What is being asked: Would you count how many lines of the entries below include the word "real"? Give nothing but the number.

Recorded information:
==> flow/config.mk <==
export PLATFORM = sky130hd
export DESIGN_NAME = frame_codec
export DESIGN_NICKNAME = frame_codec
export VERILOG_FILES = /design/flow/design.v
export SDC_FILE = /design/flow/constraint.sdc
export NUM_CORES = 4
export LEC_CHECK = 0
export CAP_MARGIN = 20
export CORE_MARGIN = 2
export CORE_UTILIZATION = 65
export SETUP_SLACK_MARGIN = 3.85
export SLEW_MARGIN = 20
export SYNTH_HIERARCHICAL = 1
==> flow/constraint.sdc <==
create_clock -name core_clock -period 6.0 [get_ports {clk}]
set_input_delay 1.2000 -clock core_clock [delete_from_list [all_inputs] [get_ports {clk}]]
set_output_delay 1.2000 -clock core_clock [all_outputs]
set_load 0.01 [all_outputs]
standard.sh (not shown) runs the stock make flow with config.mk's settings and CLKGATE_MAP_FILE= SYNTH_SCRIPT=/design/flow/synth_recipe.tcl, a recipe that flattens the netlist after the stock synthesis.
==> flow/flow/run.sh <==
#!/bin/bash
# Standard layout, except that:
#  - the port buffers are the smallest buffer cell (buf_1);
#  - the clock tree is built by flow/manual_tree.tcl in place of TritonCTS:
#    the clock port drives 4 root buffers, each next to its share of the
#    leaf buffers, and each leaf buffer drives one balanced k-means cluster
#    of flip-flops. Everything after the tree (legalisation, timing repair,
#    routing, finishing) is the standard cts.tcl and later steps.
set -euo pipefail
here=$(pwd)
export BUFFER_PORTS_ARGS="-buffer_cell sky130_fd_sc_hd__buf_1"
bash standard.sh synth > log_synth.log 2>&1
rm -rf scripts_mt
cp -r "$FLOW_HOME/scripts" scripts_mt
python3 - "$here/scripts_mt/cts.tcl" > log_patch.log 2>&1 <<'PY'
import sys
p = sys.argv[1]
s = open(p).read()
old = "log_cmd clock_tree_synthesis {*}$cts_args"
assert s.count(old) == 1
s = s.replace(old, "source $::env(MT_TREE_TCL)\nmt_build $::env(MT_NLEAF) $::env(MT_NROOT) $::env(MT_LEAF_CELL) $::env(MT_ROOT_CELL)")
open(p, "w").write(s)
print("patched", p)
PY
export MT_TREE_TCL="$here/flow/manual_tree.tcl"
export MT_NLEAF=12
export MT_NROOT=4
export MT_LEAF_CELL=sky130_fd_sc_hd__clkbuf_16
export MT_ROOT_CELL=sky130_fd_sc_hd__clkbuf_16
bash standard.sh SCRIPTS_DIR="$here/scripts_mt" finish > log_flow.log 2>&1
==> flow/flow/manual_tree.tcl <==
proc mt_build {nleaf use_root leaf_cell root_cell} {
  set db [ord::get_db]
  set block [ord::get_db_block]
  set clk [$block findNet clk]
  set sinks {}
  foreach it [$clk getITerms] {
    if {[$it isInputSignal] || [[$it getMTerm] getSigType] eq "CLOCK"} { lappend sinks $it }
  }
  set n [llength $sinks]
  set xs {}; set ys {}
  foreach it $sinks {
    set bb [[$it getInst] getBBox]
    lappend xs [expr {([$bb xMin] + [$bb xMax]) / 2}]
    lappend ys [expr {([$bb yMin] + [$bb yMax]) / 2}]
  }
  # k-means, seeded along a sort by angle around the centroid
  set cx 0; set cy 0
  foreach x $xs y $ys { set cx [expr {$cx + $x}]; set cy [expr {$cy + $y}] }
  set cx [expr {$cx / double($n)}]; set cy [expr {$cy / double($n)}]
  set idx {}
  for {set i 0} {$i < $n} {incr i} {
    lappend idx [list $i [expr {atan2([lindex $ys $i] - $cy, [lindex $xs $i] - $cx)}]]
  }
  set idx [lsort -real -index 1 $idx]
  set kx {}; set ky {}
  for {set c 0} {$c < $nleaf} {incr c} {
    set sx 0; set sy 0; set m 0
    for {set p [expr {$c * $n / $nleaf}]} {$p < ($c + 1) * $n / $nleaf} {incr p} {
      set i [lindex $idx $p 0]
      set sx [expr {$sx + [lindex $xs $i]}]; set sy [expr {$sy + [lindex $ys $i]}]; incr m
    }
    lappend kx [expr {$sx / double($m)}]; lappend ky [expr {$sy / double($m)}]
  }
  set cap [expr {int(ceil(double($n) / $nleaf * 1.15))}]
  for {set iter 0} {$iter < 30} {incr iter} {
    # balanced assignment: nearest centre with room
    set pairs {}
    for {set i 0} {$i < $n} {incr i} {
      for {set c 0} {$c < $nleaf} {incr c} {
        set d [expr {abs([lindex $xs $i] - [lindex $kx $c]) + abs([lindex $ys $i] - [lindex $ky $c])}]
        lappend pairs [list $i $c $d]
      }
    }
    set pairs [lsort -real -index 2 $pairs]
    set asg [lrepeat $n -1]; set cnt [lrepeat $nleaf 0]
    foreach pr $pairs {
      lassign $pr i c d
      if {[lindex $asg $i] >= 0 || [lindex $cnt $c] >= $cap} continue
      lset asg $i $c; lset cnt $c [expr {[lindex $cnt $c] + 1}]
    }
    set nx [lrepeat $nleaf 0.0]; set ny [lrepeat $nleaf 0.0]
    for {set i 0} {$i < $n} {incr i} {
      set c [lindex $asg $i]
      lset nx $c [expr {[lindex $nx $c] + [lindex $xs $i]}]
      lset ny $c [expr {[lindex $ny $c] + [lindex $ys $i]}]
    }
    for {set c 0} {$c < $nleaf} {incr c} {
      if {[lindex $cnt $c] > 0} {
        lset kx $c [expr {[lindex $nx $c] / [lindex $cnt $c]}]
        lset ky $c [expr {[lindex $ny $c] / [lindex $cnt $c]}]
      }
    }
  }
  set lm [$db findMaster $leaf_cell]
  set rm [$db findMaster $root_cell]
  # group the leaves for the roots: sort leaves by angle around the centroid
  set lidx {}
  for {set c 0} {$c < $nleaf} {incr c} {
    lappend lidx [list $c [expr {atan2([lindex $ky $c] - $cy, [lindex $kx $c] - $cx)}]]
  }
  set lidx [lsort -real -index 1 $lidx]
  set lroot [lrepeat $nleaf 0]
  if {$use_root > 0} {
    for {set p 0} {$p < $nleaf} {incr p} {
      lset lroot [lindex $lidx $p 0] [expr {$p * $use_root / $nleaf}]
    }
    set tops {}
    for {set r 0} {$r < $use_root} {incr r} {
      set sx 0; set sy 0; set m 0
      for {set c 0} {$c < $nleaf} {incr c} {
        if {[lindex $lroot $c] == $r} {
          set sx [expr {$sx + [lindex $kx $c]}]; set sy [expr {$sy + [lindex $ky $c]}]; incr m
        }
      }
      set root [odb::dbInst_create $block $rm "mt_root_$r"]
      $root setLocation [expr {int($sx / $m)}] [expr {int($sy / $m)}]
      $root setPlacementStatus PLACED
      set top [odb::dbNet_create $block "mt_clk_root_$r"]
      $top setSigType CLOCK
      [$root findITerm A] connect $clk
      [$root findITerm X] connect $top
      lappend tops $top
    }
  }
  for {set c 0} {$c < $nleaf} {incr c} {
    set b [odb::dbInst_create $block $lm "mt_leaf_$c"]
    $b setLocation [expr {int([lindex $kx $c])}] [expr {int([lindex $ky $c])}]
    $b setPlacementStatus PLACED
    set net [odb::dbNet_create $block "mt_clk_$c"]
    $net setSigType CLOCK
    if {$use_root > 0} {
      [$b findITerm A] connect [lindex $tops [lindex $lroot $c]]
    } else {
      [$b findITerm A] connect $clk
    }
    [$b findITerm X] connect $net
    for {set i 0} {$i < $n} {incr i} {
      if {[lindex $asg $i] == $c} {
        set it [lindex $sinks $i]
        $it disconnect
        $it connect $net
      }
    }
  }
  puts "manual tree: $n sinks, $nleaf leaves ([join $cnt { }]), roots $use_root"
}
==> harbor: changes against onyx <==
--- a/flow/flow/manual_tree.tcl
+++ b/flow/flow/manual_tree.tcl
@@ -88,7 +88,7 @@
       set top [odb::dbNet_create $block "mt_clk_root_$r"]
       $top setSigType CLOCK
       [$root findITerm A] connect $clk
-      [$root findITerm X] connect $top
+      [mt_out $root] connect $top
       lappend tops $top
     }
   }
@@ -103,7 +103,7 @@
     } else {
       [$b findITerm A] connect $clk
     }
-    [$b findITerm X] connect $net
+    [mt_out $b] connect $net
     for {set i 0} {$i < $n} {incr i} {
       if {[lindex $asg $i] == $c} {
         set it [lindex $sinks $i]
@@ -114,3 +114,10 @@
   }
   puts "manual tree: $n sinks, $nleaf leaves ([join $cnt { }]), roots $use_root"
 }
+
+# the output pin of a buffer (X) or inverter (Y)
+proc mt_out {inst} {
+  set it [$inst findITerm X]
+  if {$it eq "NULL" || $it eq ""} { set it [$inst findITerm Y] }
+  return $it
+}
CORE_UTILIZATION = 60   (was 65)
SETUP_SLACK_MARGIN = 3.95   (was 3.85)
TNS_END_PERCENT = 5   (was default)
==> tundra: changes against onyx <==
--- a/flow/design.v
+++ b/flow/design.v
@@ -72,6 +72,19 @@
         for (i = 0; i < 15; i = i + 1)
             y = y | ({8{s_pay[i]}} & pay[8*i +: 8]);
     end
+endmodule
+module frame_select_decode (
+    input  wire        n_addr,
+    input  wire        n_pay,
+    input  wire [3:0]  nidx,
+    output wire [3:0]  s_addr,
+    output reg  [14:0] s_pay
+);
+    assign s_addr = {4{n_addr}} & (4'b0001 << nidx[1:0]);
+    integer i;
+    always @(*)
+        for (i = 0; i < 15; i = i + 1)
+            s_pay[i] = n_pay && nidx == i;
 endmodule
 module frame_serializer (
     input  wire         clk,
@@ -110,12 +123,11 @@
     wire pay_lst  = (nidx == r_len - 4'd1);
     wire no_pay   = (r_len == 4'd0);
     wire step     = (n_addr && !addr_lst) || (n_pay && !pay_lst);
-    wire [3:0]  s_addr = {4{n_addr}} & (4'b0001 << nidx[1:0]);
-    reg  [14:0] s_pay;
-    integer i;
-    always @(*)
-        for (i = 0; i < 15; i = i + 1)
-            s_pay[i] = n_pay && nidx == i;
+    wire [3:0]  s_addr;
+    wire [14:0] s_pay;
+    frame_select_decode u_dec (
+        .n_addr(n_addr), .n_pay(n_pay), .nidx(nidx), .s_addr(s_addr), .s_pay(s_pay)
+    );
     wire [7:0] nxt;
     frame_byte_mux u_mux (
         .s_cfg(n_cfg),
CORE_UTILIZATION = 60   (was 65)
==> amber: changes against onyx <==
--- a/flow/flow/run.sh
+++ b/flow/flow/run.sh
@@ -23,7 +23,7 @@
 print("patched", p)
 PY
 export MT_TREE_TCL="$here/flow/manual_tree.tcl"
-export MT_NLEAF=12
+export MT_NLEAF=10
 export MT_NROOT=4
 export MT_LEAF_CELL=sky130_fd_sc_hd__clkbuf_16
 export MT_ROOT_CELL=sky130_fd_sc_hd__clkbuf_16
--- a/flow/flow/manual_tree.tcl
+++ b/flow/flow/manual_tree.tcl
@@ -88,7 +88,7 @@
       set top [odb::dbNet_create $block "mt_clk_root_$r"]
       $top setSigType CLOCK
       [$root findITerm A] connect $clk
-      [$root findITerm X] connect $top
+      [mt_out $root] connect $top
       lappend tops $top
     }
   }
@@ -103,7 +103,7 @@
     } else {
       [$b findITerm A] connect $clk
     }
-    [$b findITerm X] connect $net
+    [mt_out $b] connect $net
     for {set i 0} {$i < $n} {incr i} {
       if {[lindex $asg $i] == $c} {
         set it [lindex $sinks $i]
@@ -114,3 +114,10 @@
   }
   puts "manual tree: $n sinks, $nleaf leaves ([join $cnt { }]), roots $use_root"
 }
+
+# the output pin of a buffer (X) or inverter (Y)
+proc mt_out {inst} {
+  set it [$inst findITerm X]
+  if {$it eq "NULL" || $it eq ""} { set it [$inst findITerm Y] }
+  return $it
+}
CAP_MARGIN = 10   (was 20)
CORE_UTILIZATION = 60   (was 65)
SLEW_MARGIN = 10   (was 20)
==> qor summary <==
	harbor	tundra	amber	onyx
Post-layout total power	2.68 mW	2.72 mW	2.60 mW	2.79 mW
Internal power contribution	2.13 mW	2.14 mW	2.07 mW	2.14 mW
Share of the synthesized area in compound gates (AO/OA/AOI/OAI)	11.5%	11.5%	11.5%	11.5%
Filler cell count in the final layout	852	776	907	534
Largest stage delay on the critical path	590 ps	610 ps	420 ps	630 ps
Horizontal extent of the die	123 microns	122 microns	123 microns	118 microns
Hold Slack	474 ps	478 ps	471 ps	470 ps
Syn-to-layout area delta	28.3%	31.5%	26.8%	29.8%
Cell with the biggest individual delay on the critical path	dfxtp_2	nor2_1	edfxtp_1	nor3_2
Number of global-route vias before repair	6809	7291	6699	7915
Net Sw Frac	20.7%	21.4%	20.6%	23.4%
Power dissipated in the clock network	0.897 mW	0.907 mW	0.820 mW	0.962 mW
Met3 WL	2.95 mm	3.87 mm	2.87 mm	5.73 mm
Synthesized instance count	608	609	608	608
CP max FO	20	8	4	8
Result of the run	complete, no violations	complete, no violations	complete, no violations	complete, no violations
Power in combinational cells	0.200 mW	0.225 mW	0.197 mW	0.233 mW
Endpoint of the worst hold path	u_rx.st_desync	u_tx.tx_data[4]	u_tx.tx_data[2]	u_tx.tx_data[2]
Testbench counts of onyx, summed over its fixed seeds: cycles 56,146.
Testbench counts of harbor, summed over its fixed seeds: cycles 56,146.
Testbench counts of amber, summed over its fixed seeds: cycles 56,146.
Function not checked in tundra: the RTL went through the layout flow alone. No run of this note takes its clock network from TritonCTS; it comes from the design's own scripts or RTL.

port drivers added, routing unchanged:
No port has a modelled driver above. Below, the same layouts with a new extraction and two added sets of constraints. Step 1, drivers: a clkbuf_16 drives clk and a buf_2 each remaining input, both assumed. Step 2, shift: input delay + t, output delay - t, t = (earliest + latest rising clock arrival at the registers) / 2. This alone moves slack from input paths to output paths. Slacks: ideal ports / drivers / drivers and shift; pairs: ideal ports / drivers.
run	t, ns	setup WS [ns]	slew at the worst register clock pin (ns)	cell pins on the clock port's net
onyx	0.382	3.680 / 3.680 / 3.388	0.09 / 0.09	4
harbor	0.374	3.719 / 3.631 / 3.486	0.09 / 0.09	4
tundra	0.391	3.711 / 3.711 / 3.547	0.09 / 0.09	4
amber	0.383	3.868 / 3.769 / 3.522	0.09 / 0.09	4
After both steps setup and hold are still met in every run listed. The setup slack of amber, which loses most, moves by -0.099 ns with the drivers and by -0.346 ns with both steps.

Your solution: 3